If you’re wondering how hard it is to find affordable housing in Germany’s capital of Berlin, maybe this will give you an idea – On November 24, a whopping 1,749 people showed up to view a reasonably-priced flat, even though it had only been put on the market the day before.
Located near the Schöneberg Town Hall, the popular flat on the third floor of a 1950s building offers 54 meters of usable space and features two rooms and a balcony. So far nothing to write home about, but what really got people interested was the monthly rent of €550 ($610) per month, including extra costs like heating and water. That’s considered a steal in the German capital, and even more so in the sought-after Schöneberg district, so no one was surprised to see people lining up outside for a viewing. They just didn’t expect over 1,700 of them on the same day.

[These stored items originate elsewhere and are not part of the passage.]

## src/rtl/mem_port_arbiter.sv

```systemverilog
// Burst arbiter sharing one single-port main memory between the L1 I-cache (fills)
// and the L1 D-cache (fills and writebacks); round-robin on contention.
//
// state  | meaning
// -------+-----------------------------------------------------------
// IDLE   | no burst in flight; arbitrate between I_REQ and D_REQ
// I_XFER | I-cache line fill in progress, counting MEM_VALID beats
// D_XFER | D-cache fill or writeback in progress, counting beats
// DONE   | one-cycle completion pulse to the owner; memory turnaround
module mem_port_arbiter #(
  parameter int BURST_LEN = 4,
  parameter int ADDR_W    = 32
) (
  input  logic                         CLK,
  input  logic                         RST,
  input  logic                         I_REQ,
  input  logic [ADDR_W-1:0]            I_ADDR,
  input  logic                         D_REQ,
  input  logic                         D_WE,
  input  logic [ADDR_W-1:0]            D_ADDR,
  input  logic [31:0]                  D_WDATA,
  output logic [31:0]                  I_RDATA,
  output logic                         I_RVALID,
  output logic                         I_DONE,
  output logic [31:0]                  D_RDATA,
  output logic                         D_RVALID,
  output logic                         D_DONE,
  output logic [$clog2(BURST_LEN)-1:0] D_BEAT,
  output logic                         MEM_RE,
  output logic                         MEM_WE,
  output logic [ADDR_W-1:0]            MEM_ADDR,
  output logic [31:0]                  MEM_DIN,
  input  logic [31:0]                  MEM_DOUT,
  input  logic                         MEM_VALID,
  output logic                         BUSY
);

  localparam int BEAT_W = $clog2(BURST_LEN);
  localparam logic [BEAT_W-1:0] LAST_BEAT  = BEAT_W'(BURST_LEN - 1);
  localparam logic [ADDR_W-1:0] ALIGN_MASK = ~(ADDR_W'(BURST_LEN * 4 - 1));
  localparam logic GRANT_I = 1'b0;
  localparam logic GRANT_D = 1'b1;

  typedef enum logic [1:0] {
    IDLE   = 2'd0,
    I_XFER = 2'd1,
    D_XFER = 2'd2,
    DONE   = 2'd3
  } state_t;

  state_t              state_q, state_d;
  logic [BEAT_W-1:0]   beat_q, beat_d;
  logic                last_grant_q, last_grant_d;
  logic                mem_re_q, mem_re_d;
  logic                mem_we_q, mem_we_d;
  logic [ADDR_W-1:0]   mem_addr_q, mem_addr_d;
  logic                busy_q, busy_d;
  logic                i_done_q, i_done_d;
  logic                d_done_q, d_done_d;

  logic grant_i;
  logic grant_d;
  logic in_xfer;

  // On a collision the port that did not win last time gets the bus.
  assign grant_i = I_REQ && (!D_REQ || (last_grant_q == GRANT_D));
  assign grant_d = D_REQ && (!I_REQ || (last_grant_q == GRANT_I));
  assign in_xfer = (state_q == I_XFER) || (state_q == D_XFER);

  always_comb begin
    state_d      = state_q;
    beat_d       = beat_q;
    last_grant_d = last_grant_q;
    mem_re_d     = mem_re_q;
    mem_we_d     = mem_we_q;
    mem_addr_d   = mem_addr_q;

    case (state_q)
      IDLE: begin
        beat_d = '0;
        if (grant_i) begin
          state_d      = I_XFER;
          last_grant_d = GRANT_I;
          mem_re_d     = 1'b1;
          mem_we_d     = 1'b0;
          mem_addr_d   = I_ADDR & ALIGN_MASK;
        end else if (grant_d) begin
          state_d      = D_XFER;
          last_grant_d = GRANT_D;
          mem_re_d     = !D_WE;
          mem_we_d     = D_WE;
          mem_addr_d   = D_ADDR & ALIGN_MASK;
        end
      end
      I_XFER, D_XFER: begin
        if (MEM_VALID) begin
          beat_d = beat_q + 1'b1;
          if (beat_q == LAST_BEAT) begin
            state_d    = DONE;
            mem_re_d   = 1'b0;
            mem_we_d   = 1'b0;
            mem_addr_d = '0;
          end
        end
      end
      DONE: begin
        state_d = IDLE;
      end
      default: begin
        state_d = IDLE;
      end
    endcase

    busy_d   = (state_d != IDLE);
    i_done_d = (state_d == DONE) && (last_grant_d == GRANT_I);
    d_done_d = (state_d == DONE) && (last_grant_d == GRANT_D);
  end

  always_ff @(posedge CLK) begin
    if (RST) begin
      state_q      <= IDLE;
      beat_q       <= '0;
      last_grant_q <= GRANT_I;
      mem_re_q     <= 1'b0;
      mem_we_q     <= 1'b0;
      mem_addr_q   <= '0;
      busy_q       <= 1'b0;
      i_done_q     <= 1'b0;
      d_done_q     <= 1'b0;
    end else begin
      state_q      <= state_d;
      beat_q       <= beat_d;
      last_grant_q <= last_grant_d;
      mem_re_q     <= mem_re_d;
      mem_we_q     <= mem_we_d;
      mem_addr_q   <= mem_addr_d;
      busy_q       <= busy_d;
      i_done_q     <= i_done_d;
      d_done_q     <= d_done_d;
    end
  end

  // Read data is steered straight through; only the owner sees a valid strobe.
  assign I_RDATA  = MEM_DOUT;
  assign D_RDATA  = MEM_DOUT;
  assign I_RVALID = in_xfer && (state_q == I_XFER) && MEM_VALID;
  assign D_RVALID = in_xfer && (state_q == D_XFER) && mem_re_q && MEM_VALID;
  assign I_DONE   = i_done_q;
  assign D_DONE   = d_done_q;
  assign D_BEAT   = beat_q;
  assign MEM_RE   = mem_re_q;
  assign MEM_WE   = mem_we_q;
  assign MEM_ADDR = mem_addr_q;
  assign MEM_DIN  = D_WDATA;
  assign BUSY     = busy_q;

endmodule

```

Photo: Toa Heftiba/Unsplash
On the day of the viewing, Meininger Street, where the apartment is located, looked like the scene of a local gathering, with people lining up and real estate agency staff giving instructions through a megaphone. Only groups of 20 to 30 people were allowed into the two-room apartment at once, and only for a short period of time.
Many people described the apartment viewing as a catastrophe, but while some simply said that it reflected the current picture of what housing in Berlin means, others slammed the “greedy” property manager for allowing so many people to take part in the event.

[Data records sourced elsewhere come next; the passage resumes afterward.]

**config.mk**
```make
export PLATFORM = sky130hd
export DESIGN_NAME = sprite_plotter_flat
export DESIGN_NICKNAME = d
export VERILOG_FILES = /design/src/rtl/game_pkg.sv /design/src/rtl/sprite_plotter_if.sv /design/src/rtl/rect_scanner.sv /design/src/rtl/sprite_plotter.sv /design/src/flat_wrapper.sv
export SDC_FILE = /design/constraint.sdc
export NUM_CORES = 1
export LEC_CHECK = 0
export ABC_AREA = 1
export ABC_CLOCK_PERIOD_IN_PS = 4000
export CORE_MARGIN = 8
export CORE_UTILIZATION = 42
export DETAILED_ROUTE_END_ITERATION = 16
export DONT_BUFFER_PORTS = 1
export REMOVE_ABC_BUFFERS = 1
export SLEW_MARGIN = 10
export SYNTH_ARGS = -nofsm -noshare
export SYNTH_HDL_FRONTEND = slang
export SYNTH_SLANG_ARGS = --single-unit
```
**constraint.sdc**
```tcl
create_clock -name clk -period 4 [get_ports clk]
set_clock_uncertainty 0.1 [all_clocks]
set_input_delay 0.8 -clock clk [delete_from_list [all_inputs] [get_ports clk]]
set_output_delay 0.8 -clock clk [all_outputs]
set_load 0.01 [all_outputs]
```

Property manager Rolf Harms told German reporters that allowing nearly 1,800 people to show up for the viewing on the same day was justified because a pre-selection of candidates had already been carried out. Applicants searching for a second home, or with a high income, were not even invited to see the apartment.
The property manager will sift through all the applications and is expected to decide who gets the empty apartment.